Information shown START

[src/iqlms_pkg.sv]
package iqlms_pkg;

   localparam int GAIN_SHIFT = 16;
   localparam int TONE_GAIN  = 52429;

   localparam longint SIN_A1 = 64'sd1686629713;
   localparam longint SIN_A3 = 64'sd693598668;
   localparam longint SIN_A5 = 64'sd85569307;
   localparam longint SIN_A7 = 64'sd5026994;
   localparam longint SIN_A9 = 64'sd172272;

   localparam logic [3:0] CSR_MODE       = 4'd0;
   localparam logic [3:0] CSR_PHASE_STEP = 4'd1;
   localparam logic [3:0] CSR_ALPHA      = 4'd2;
   localparam logic [3:0] CSR_BETA       = 4'd3;

   localparam logic [1:0] SH_NONE   = 2'd0;
   localparam logic [1:0] SH_SAMPLE = 2'd1;
   localparam logic [1:0] SH_GAIN   = 2'd2;
   localparam logic [1:0] SH_COEF   = 2'd3;

   typedef struct packed {
      logic       chain;
      logic       sub;
      logic [1:0] shift;
   } iqlms_mac_ctrl_type;

   typedef struct packed {
      logic busy;
      logic done;
   } iqlms_div_stat_type;

   function automatic longint rshr(input longint v, input int n);
      if (n <= 0) return v;
      return (v + (64'sd1 <<< (n - 1))) >>> n;
   endfunction

   function automatic longint sat(input longint v, input int bits);
      longint hi;
      longint lo;
      hi = (64'sd1 <<< (bits - 1)) - 64'sd1;
      lo = -hi - 64'sd1;
      if (v > hi) return hi;
      if (v < lo) return lo;
      return v;
   endfunction

   // quarter-wave odd polynomial in Q30, full turn = 2^32
   function automatic longint sine_value(input longint turn, input int sw);
      longint quad;
      longint t;
      longint t2;
      longint p;
      longint s;
      quad = (turn >>> 30) & 64'sd3;
      t = turn & 64'sh3FFF_FFFF;
      if (quad[0]) t = (64'sd1 <<< 30) - t;
      t2 = rshr(t * t, 30);
      p = SIN_A9;
      p = rshr(p * t2, 30) - SIN_A7;
      p = rshr(p * t2, 30) + SIN_A5;
      p = rshr(p * t2, 30) - SIN_A3;
      p = rshr(p * t2, 30) + SIN_A1;
      s = rshr(p * t, 30);
      s = sat(rshr(s, 30 - (sw - 1)), sw);
      return quad[1] ? -s : s;
   endfunction

endpackage

[src/iqlms_divider.sv]
module iqlms_divider import iqlms_pkg::*; #(
   parameter int CW = 24
) (
   input  logic                  clock,
   input  logic                  reset,
   input  logic                  start,
   input  logic [CW-1:0]         dividend,
   input  logic [2*CW-1:0]       divisor,
   output logic [CW-2:0]         quotient,
   output iqlms_div_stat_type    stat
);

   localparam int N    = 3 * CW - 4;
   localparam int DW   = 2 * CW;
   localparam int CNTW = $clog2(N + 1);

   logic            busy_ff;
   logic [CNTW-1:0] cnt_ff;
   logic [DW:0]     rem_ff;
   logic [CW-1:0]   num_ff;
   logic [CW-1:0]   q_ff;
   logic            ovf_ff;
   logic [DW:0]     trial;
   logic            ge;

   always_comb begin
      trial = {rem_ff[DW-1:0], num_ff[CW-1]};
      ge    = trial >= {1'b0, divisor};
   end

   always_ff @(posedge clock) begin
      if (reset) begin
         busy_ff <= 1'b0;
         cnt_ff  <= '0;
      end else if (start) begin
         busy_ff <= 1'b1;
         cnt_ff  <= CNTW'(N);
      end else if (busy_ff) begin
         if (cnt_ff == '0) begin
            busy_ff <= 1'b0;
         end else begin
            cnt_ff <= cnt_ff - 1'b1;
         end
      end
   end

   always_ff @(posedge clock) begin
      if (start) begin
         rem_ff <= '0;
         num_ff <= dividend;
         q_ff   <= '0;
         ovf_ff <= 1'b0;
      end else if (busy_ff && cnt_ff != '0) begin
         rem_ff <= ge ? trial - {1'b0, divisor} : trial;
         num_ff <= num_ff << 1;
         q_ff   <= {q_ff[CW-2:0], ge};
         ovf_ff <= ovf_ff | q_ff[CW-1];
      end
   end

   assign quotient  = (ovf_ff | q_ff[CW-1]) ? '1 : q_ff[CW-2:0];
   assign stat.busy = busy_ff;
   assign stat.done = busy_ff && cnt_ff == '0;

endmodule

[config.mk]
export PLATFORM = sky130hd
export DESIGN_NAME = iqlms_divider
export DESIGN_NICKNAME = d
export VERILOG_FILES = /design/src/iqlms_pkg.sv /design/src/iqlms_divider.sv
export SDC_FILE = /design/constraint.sdc
export NUM_CORES = 1
export LEC_CHECK = 0
export ABC_AREA = 1
export BUFFER_PORTS_ARGS = -buffer_cell sky130_fd_sc_hd__buf_2
export CAP_MARGIN = 10
export CORE_ASPECT_RATIO = 0.75
export CORE_MARGIN = 10
export CORE_UTILIZATION = 50
export DETAILED_ROUTE_END_ITERATION = 12
export PLACE_DENSITY = 0.72
export SLEW_MARGIN = 20
export SYNTH_ARGS = -nofsm -noshare
export SYNTH_HDL_FRONTEND = slang
export SYNTH_SLANG_ARGS = --single-unit
[constraint.sdc]
create_clock -name clock -period 3.9 [get_ports clock]
set_input_delay 0.195 -clock clock [delete_from_list [all_inputs] [get_ports clock]]
set_output_delay 0.195 -clock clock [all_outputs]
set_load 0.05 [all_outputs]
==> flow_summary.yaml <==
status:
  status: "finished, final reports clean"
placed_design:
  dp_hpwl_um: 20200
  placed_cells: 1745
  io_buffers: 99
  gp_congestion: 0.972
  place_area_mm2: 0.00931
layout:
  stdcell_count: 1761
  design_area_mm2: 0.00961
  area_growth_syn_to_layout_pct: 10.8
  fin_util_pct: 56.8
  layout_commonest_cell: "nand2_1"
  layout.nets: 1667
  diodes: 0
  final_cell_mix: "nand2_1 (564), inv_1 (281), nor2_1 (121), buf_2 (99), dfxtp_1 (81)"
  layout-drive-gt1-share_pct: 10.8
setup_path:
  required_ps: 4110
  timing.rr.start: "rem_ff[23]$_SDFFE_PP0P_"
  path_class: "reg -> reg"
  r2r_cells: 16
  worst_ep_arrival_time_ps: 3210
  cp-end-kind: "flip-flop"
  ff2ff_setup_slack_ps: 900
  start_kind: "flip-flop"
  cp_max_fo: 32
  reg2reg_to: "rem_ff[29]$_SDFFE_PP0P_"
worst_hold_path:
  min-delay-start: "reset"
  min_path_type: "in -> reg"
  min_to: "cnt_ff[2]$_SDFFE_PP0P_"
  hold_depth: 2
timing:
  max_slew_margin_pct: 32.2
  period_share_pct: 76.9
  worst_pin_slew_ps: 1010
  setup_viol: 0
  finalMaxSlewViolations: 0
  period_minus_slack_ps: 3000
  fmax_ghz: 0.334
  tns_ps: 0
  fin_skew_ps: 12.5
  hold_violations: 0
  rsz0062_at_grt: "false"
synth:
  synth-seq-cells: 105
  seq_area_frac_synth_pct: 27.0
  yosys_warnings: 0
  netlist_instances: 1460
  netlist_area_mm2: 0.00868
  synth_cell_types: 43
  syn_area_per_cell_um2: 5.95
  syn_nets: 1586
grt:
  grt_usage_pct: 22.2
  grt_pass1_vias: 8129
  grt_overflow: 0
  grt_max_degree: 56
  antenna_found_initial: 1
  grt_pass1_wl_um: 41300
routing:
  first_pass_iters: 5
  wirelength_um: 25500
  ant_nets: 0
  wl_per_cell_um: 14.5
  via_per_inst: 5.04
  dr.first_iter.drc_count: 845
  dr_total_vias: 8879
  drc: 0
cts:
  clk_pin_slew_worst_paths_ps: 80
  post-cts-setup-buffer-count: 0
  ctsRootBufferMaster: "clkbuf_16"
  cts.sinks: 105
  numCtsBuffers: 9
  htree_levels: 3
  tritoncts: "yes"
  cts_hold_buf: 0
  worstSkewPairLatency_ps: 370
  clockBufferDepth: 2
  post_cts_resized: 0
power_and_ir_drop:
  power.switching_uw: 739
  combPwrFrac_pct: 14.0
  vdd_drop_max_v: 0.000218
  seqPwrFrac_pct: 47.3
  p_int_mw: 1.72
  clkPwrFrac_pct: 38.8
  power_density_mw_per_mm2: 256
  switching_share_pct: 30.0
  power_mw: 2.46
  power.leakage_nw: 5.49
floorplanning:
  pin_count: 100
  dieArea_mm2: 0.0231
  rows: 41
  initial_core_util_pct: 51.3
  core_mm2: 0.0169
  die_x_um: 172
  fp.dieH_um: 134
run:
  max_cap_violations: 0
==> critical path, stage by stage, from the launching register on <==
cell     delay (ps)
dfxtp_1         430
ha_1            340
nand2_1          90
inv_1            90
nand2_1         130
nor2_1           80
nand2_1          60
nor2_1           40
nand2_1         100
nand3_1          90
nor2_2          450
nand2_2         250
buf_4           310
inv_2           150
nand2_1          70
nand3_1          80
o21ai_0          90
==> metal layers <==
metal | vias up | GRT usage (%) | share of wire, % | routed length (um)
met5 | - | 0 | 0.051 | 13
met4 | 2 | 4.59 | 1.0 | 263
met3 | 25 | 5.63 | 9.4 | 2410
met2 | 325 | 31.1 | 40 | 10100
met1 | 3891 | 33.0 | 50 | 12700
li1 | 4636 | - | - | -
==> state kept, by name (all words and copies together), names as in the netlist <==
name	flops
busy_ff	1
rem_ff	48
cnt_ff	7
ovf_ff	1
num_ff	24
q_ff	24
==> cells in the mapped netlist, drive strengths merged <==
cell type	number	area, um2
nand2	572	2180
inv	296	1110
nor2	131	517
dfxtp	81	1620
nand3	63	325
ha	50	626
a21oi	47	239
o21ai	27	135
edfxtp	24	721
xnor2	24	210
o22ai	23	144
o211ai	21	198
nand4	20	125
clkbuf	18	67.6
buf	16	123
nor3	12	60.1
o21bai	8	60.1
xor2	6	52.6
nand3b	5	50.1
or2	4	25.0
a31oi	2	12.5
and2	2	12.5
clkinv	2	7.51
a211oi	1	7.51
a21boi	1	7.51
and3	1	6.26
fa	1	20.0
nor3b	1	12.5
o21a	1	7.51
==> area by class of cell <==
cell class / instances / area (um2)
Timing Repair Buffer: 104 / 546
Fill cell: 1758 / 7310
Multi-Input combinational cell: 1023 / 5030
Clock buffer: 9 / 225
Clock inverter: 7 / 83.8
Tap cell: 215 / 269
Sequential cell: 105 / 2340
Inverter: 298 / 1120
==> power groups by stage <==
| stage | logic (mW) | registers, mW | clock network, mW |
|---|---|---|---|
| after floorplan | 0.233 | 1.19 | 0 |
| final | 0.343 | 1.16 | 0.954 |
| after global routing | 0.387 | 1.17 | 1.01 |
| after detailed placement | 0.340 | 1.19 | 0 |
| after CTS | 0.343 | 1.16 | 0.975 |
| after global placement | 0.336 | 1.19 | 0 |
==> how the worst max path moves through the flow <==
stage                            startpoint                       to  depth (start not counted)
floorplan            cnt_ff[0]$_SDFFE_PP0P_  num_ff[0]$_SDFFCE_PN0P_                          8
global placement    rem_ff[23]$_SDFFE_PP0P_  rem_ff[28]$_SDFFE_PP0P_                         16
detailed placement  rem_ff[23]$_SDFFE_PP0P_  rem_ff[29]$_SDFFE_PP0P_                         16
CTS                 rem_ff[23]$_SDFFE_PP0P_  rem_ff[29]$_SDFFE_PP0P_                         16
global route        rem_ff[23]$_SDFFE_PP0P_  rem_ff[28]$_SDFFE_PP0P_                         16
finish              rem_ff[23]$_SDFFE_PP0P_  rem_ff[29]$_SDFFE_PP0P_                         16
==> kinds of logic after synthesis <==
family | share of synthesized area [%]
adders and majority gates | 7.44
xor gates and xnor gates | 3.03
DFF | 27.0
AOI/OAI and AO/OA | 9.34
and+or+nand+nor | 38.1
buffers and inverters | 15.1
==> stage by stage <==
step                      hold slack [ps]  worst slack, ps
after CTS                            18.9              977
final                                28.7              902
after floorplan                       264             1570
after global routing                 18.4              678
after detailed placement              409             1020
after global placement                404             1090
Power figures use the tool's default switching activity.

Information shown END

**What you need to do**
Look above for the line holding "[config.mk]". Print it and every line after it, exactly, through the line holding "export PLACE_DENSITY = 0.72".

**Exercise answer**
[config.mk]
export PLATFORM = sky130hd
export DESIGN_NAME = iqlms_divider
export DESIGN_NICKNAME = d
export VERILOG_FILES = /design/src/iqlms_pkg.sv /design/src/iqlms_divider.sv
export SDC_FILE = /design/constraint.sdc
export NUM_CORES = 1
export LEC_CHECK = 0
export ABC_AREA = 1
export BUFFER_PORTS_ARGS = -buffer_cell sky130_fd_sc_hd__buf_2
export CAP_MARGIN = 10
export CORE_ASPECT_RATIO = 0.75
export CORE_MARGIN = 10
export CORE_UTILIZATION = 50
export DETAILED_ROUTE_END_ITERATION = 12
export PLACE_DENSITY = 0.72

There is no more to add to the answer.